This is what I got from it:

• They used visual models (mostly mindmaps) to see/show the big picture - that allowed the team to make a decision to rewrite some functionality rather than to try and fix numerous existing bugs there.
• Fixing all the bugs didn't work because the results of those fixes did't play well together - another reason to use visual models.
• Adam tried to switch testing team to the ways of exploratory testing. To make it easier on them, Adam didn't require them to switch - he just showed the way. Some teams accepted new way, some didn't.
• It's very challenging to change when you have to do it fast. As a result, after the project was out of the door, and Adam and his team went back to Assurity (it was a contract project), remaining testers went back to the old ways. It's not easy to make even good practices stick if they are new.
• Adam and his team partially took BA role on themselves in order to create the big picture view of the project. Some (e.g. Oliver and Katrina) argued that instead of doing it we should rather push BAs to do their job better.

And I believe that's about it. We discussed the exercises from the day before, played some games, said goodbyes and went our ways. It was a lot of fun, and I've learned from every single person who was there. Not everyone is quoted in my two posts (I think I might have missed Ben here, but mentioned him on twitter. Or vice versa), but everyone was brilliant.

I'd like to finish this with mentioning mazing people who made it happen. Thanks to Oliver, Rich, Janice, Nikki (I hope I spelled their names right) and to our sponsors:  @AST_News @SoftEdMan and @AssurityNZ!

#KWST4 day one

I just got back from the awesome two-days long testing workshop KWST4. It was a bit overwhelming for me, with the amount of intense thinking activity and socialization, and I'm still a bit out of it, but nonetheless I'll try to write down all the highlights while I still remember them.

There were at most 17 people in the room, KWST is a pretty small workshop, but that's likely what made it so good.

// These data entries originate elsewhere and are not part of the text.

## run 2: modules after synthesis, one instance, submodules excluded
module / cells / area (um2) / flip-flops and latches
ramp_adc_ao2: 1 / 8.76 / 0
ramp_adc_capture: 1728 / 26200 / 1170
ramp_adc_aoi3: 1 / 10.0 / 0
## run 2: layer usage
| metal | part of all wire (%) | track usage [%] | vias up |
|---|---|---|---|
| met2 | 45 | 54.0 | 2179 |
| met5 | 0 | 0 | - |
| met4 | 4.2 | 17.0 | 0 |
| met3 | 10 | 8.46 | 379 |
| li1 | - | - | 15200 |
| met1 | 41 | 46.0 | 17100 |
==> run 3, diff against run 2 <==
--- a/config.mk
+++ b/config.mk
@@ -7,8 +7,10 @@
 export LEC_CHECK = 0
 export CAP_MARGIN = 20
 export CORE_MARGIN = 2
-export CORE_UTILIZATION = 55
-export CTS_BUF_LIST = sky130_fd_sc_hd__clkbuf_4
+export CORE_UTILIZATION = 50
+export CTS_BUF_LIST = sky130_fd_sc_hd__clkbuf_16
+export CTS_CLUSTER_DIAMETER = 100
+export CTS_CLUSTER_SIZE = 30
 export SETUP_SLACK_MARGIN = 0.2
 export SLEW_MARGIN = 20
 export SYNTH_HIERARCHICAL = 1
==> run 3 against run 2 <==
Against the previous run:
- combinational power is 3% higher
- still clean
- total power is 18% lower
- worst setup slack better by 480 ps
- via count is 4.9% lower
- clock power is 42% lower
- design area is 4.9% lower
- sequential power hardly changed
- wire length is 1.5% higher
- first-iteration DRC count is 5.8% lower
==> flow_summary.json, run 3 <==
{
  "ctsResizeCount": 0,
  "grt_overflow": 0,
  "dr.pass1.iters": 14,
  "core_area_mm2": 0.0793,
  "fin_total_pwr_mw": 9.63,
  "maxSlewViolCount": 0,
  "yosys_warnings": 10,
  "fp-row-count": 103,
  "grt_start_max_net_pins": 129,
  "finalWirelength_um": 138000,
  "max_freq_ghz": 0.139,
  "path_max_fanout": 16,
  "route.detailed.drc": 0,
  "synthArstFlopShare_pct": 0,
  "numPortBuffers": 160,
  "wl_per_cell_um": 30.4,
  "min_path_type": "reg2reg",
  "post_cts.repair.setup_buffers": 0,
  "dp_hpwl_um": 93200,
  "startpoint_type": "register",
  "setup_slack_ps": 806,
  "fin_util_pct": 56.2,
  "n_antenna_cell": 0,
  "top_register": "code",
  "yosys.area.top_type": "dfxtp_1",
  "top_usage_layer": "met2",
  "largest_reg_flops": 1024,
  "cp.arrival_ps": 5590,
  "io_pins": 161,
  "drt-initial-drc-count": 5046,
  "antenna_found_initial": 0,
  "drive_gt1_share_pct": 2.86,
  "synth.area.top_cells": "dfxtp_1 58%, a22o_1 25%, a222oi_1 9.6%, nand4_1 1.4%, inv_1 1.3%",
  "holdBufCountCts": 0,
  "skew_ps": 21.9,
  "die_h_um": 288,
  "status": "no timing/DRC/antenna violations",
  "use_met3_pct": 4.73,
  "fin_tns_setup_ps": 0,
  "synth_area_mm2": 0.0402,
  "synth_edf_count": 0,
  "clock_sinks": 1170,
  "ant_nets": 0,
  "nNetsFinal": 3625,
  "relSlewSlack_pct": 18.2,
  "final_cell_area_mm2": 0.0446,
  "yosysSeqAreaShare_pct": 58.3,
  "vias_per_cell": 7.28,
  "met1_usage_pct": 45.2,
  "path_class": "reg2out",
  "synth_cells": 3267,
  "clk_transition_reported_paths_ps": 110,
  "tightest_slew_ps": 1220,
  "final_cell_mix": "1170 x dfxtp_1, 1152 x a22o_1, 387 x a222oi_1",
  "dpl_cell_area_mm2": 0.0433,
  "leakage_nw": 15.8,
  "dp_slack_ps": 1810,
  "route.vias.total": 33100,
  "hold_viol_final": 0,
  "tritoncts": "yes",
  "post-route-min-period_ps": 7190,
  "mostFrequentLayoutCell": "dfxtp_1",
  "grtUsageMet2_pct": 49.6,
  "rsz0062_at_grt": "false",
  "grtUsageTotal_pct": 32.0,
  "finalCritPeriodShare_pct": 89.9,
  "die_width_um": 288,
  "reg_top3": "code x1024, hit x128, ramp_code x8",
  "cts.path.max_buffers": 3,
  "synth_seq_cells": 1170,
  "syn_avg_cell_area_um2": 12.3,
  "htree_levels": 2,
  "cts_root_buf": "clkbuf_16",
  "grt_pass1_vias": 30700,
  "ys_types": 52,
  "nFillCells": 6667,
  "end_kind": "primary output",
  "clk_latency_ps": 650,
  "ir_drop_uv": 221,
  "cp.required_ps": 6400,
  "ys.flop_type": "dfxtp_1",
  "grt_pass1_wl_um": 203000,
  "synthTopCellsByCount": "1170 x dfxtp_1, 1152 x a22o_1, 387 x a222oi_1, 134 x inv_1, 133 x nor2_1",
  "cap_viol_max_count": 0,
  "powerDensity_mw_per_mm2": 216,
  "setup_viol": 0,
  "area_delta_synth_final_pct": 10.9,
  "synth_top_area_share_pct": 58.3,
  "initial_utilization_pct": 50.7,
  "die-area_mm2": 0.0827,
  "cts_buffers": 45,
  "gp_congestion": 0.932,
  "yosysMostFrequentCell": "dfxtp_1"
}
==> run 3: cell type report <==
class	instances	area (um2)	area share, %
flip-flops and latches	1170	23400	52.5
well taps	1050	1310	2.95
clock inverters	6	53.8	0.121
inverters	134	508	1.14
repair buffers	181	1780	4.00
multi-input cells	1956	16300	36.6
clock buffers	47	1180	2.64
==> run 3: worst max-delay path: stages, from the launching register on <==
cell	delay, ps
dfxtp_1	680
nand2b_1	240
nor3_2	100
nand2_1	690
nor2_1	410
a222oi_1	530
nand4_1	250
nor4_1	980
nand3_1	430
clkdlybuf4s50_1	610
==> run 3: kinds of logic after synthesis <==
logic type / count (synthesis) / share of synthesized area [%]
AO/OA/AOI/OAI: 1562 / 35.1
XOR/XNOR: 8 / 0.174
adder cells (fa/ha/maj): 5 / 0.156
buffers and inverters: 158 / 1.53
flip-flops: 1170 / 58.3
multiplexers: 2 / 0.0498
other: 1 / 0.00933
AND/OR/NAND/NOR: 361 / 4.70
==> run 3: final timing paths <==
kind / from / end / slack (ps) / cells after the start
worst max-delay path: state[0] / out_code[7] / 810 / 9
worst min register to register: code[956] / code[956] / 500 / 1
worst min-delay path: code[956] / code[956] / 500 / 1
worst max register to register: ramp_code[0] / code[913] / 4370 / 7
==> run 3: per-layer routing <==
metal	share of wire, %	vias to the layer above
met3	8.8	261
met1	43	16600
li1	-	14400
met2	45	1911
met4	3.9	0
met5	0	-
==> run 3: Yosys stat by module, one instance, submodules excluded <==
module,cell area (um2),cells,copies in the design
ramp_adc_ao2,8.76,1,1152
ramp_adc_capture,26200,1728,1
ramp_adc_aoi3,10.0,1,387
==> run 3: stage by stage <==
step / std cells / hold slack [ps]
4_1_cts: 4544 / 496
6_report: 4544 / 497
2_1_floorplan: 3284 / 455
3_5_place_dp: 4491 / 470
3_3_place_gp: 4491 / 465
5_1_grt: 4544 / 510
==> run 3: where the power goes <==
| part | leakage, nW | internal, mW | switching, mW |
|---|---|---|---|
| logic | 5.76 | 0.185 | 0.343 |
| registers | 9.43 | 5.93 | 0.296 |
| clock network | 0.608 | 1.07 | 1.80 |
This design comes from an exercise in tuning for small area, a short achievable clock period and few clock cycles per item on the open sky130 flow, not from production work. In this exercise RTL edits were held to simulation tests only and were not proved equivalent to the original. No activity file was given, so power comes from the tool's default toggle rates.

## cnn_pool
module cnn_pool
#(
    parameter int IMG_DIM = cnn_geom_pkg::DEF_IMG_DIM
)
(
    input  logic     clk,
    input  logic     reset,
    input  logic     i_start,
    input  wb_bus_pkg::wb_addr_t i_src_base,
    input  wb_bus_pkg::wb_addr_t i_dst_base,
    input  wb_bus_pkg::wb_data_t i_rd_dat,
    input  logic     i_rd_ack,
    input  logic     i_wr_ack,
    output logic     o_rd_cyc,
    output logic     o_rd_stb,
    output wb_bus_pkg::wb_addr_t o_rd_adr,
    output logic     o_wr_cyc,
    output logic     o_wr_stb,
    output logic     o_wr_we,
    output wb_bus_pkg::wb_addr_t o_wr_adr,
    output wb_bus_pkg::wb_data_t o_wr_dat,
    output logic     o_busy,
    output logic     o_done
);
Size: about 2,800 cells after synthesis, about 35,000 sq um of cells after synthesis.
Settings: LEC_CHECK=0, CAP_MARGIN=20, CORE_MARGIN=2, CORE_UTILIZATION=40, SETUP_SLACK_MARGIN=5, SLEW_MARGIN=20, SYNTH_HIERARCHICAL=1, SYNTH_MINIMUM_KEEP_SIZE=0; clock period 9.0 ns.
standard.sh (not shown) runs the stock make flow with config.mk's settings and CLKGATE_MAP_FILE= SYNTH_SCRIPT=/design/flow/synth_recipe.tcl, a recipe that flattens the netlist after the stock synthesis.
==> flow/flow/run.sh <==
#!/bin/bash
set -euo pipefail
SETUP_MARGIN=${SETUP_MARGIN:-6.2}
bash standard.sh \
    "BUFFER_PORTS_ARGS=-buffer_cell sky130_fd_sc_hd__buf_2" \
    "SETUP_SLACK_MARGIN=${SETUP_MARGIN}" \
    finish > flow_make.log 2>&1
Testbench counts at the start, summed over its fixed seeds: cycles 8,640, jobs 96.
Rerun with:
--- a/flow/flow/run.sh
+++ b/flow/flow/run.sh
@@ -2,3 +2,3 @@
 set -euo pipefail
-SETUP_MARGIN=${SETUP_MARGIN:-6.2}
+SETUP_MARGIN=${SETUP_MARGIN:-6}
 bash standard.sh \
Settings changed: PLACE_DENSITY set to 0.75.
Outcome: The new run produced a clean layout; register-to-register slack barely changes; worst setup slack stays flat; critical path depth stays the same.

---

Starting RTL as in the previous note.
==> flow/design.v (excerpt) <==
module cnn_pool
#(
    parameter int IMG_DIM = cnn_geom_pkg::DEF_IMG_DIM
)
(
    input  logic     clk,
    input  logic     reset,
    input  logic     i_start,
    input  wb_bus_pkg::wb_addr_t i_src_base,
    input  wb_bus_pkg::wb_addr_t i_dst_base,
    input  wb_bus_pkg::wb_data_t i_rd_dat,
    input  logic     i_rd_ack,
    input  logic     i_wr_ack,
    output logic     o_rd_cyc,
    output logic     o_rd_stb,
    output wb_bus_pkg::wb_addr_t o_rd_adr,
    output logic     o_wr_cyc,
    output logic     o_wr_stb,
    output logic     o_wr_we,
    output wb_bus_pkg::wb_addr_t o_wr_adr,
    output wb_bus_pkg::wb_data_t o_wr_dat,
    output logic     o_busy,
    output logic     o_done
);
    localparam int NTAP = cnn_geom_pkg::KERNEL_TAPS;
    localparam int LB   = 18;                 
    logic        job_go;
    logic        idle;                        
    logic        clr;
    logic        rd_take;
    logic        wr_take;
    logic [6:0]  rq;                          
    logic [6:0]  rq_lim;                      
    logic        rq_ok;
    logic [7:0]  d_in;
    logic        v_in;
    logic [6:0]  wc;                          
    logic [7:0]  wgt [NTAP];
    logic [7:0]  lbuf [LB];
    logic [6:0]  stp;                         
    logic [6:0]  stp_nxt;
    logic        step;
    logic        shift;
    logic [NTAP-1:0]   msk;                   
    logic        ph9;                         
    logic        ph18;                        
    logic        fl;                          
    logic [NTAP-1:0]   msk_nxt;
    logic [8*NTAP-1:0] win_w;
    logic [8*NTAP-1:0] win_p;
    logic        t_val;
    logic [5:0]  t_ctr;
    logic        u_val;
    logic [5:0]  u_ctr;
    cnn_geom_pkg::acc_t sum;
    logic        s_val;
    logic [5:0]  s_ctr;
    cnn_geom_pkg::acc_t s_sum;
  ...
==> flow/config.mk <==
export PLATFORM = sky130hd
export DESIGN_NAME = cnn_pool
export DESIGN_NICKNAME = cnn_pool
export VERILOG_FILES = /design/flow/design.v
export SDC_FILE = /design/flow/constraint.sdc
export NUM_CORES = 4
export LEC_CHECK = 0
export CAP_MARGIN = 20
export CORE_MARGIN = 2
export CORE_UTILIZATION = 40
export SETUP_SLACK_MARGIN = 5
export SLEW_MARGIN = 20
export SYNTH_HIERARCHICAL = 1
export SYNTH_MINIMUM_KEEP_SIZE = 0
==> flow/constraint.sdc <==
create_clock -name core_clock -period 9.0 [get_ports {clk}]
set_input_delay 1.8000 -clock core_clock [delete_from_list [all_inputs] [get_ports {clk}]]
set_output_delay 1.8000 -clock core_clock [all_outputs]
set_load 0.01 [all_outputs]
==> flow/flow/run.sh <==
#!/bin/bash
set -euo pipefail
SETUP_MARGIN=${SETUP_MARGIN:-5.8}
bash standard.sh \
    "BUFFER_PORTS_ARGS=-buffer_cell sky130_fd_sc_hd__buf_2" \
    "SETUP_SLACK_MARGIN=${SETUP_MARGIN}" \
    finish > flow_make.log 2>&1
Testbench counts at the start, summed over its fixed seeds: cycles 8,640, jobs 96.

Everyone was participating in discussions, and everyone got to share their experiences and pains. :-) We had four ERs (ER = experience report) on the first day, and three more ERs on the second day. There were also exercise, testing games and a lot of socialization on coffee/lunch breaks. The way ERs worked was someone presented their experience, and then we all had a facilitated discussion around that experience. Main topic of the workshop was "How to speed up testing, and why we shouldn't".

First ER was presented by Sean Cresswell, a test manager from Trademe. Sean shared his experience on how changing the way Risks based testing was perceived in the team allowed to speed up testing. Business unit was already doing what they called Risks analysis, but somehow in the end tests were still prioritized with specification coming first. That led to most important bugs being found closer to the end. Changing the way BU did Risks analysis and reordering tests allowed to change the perception of the testing. It might have taken about the same time as before, but now most critical bugs were found in the beginning of the testing, which gave the impression the testing itself sped up. And come on, we all know that finding serious bugs early is good for so many reasons besides the perception of testing. :-)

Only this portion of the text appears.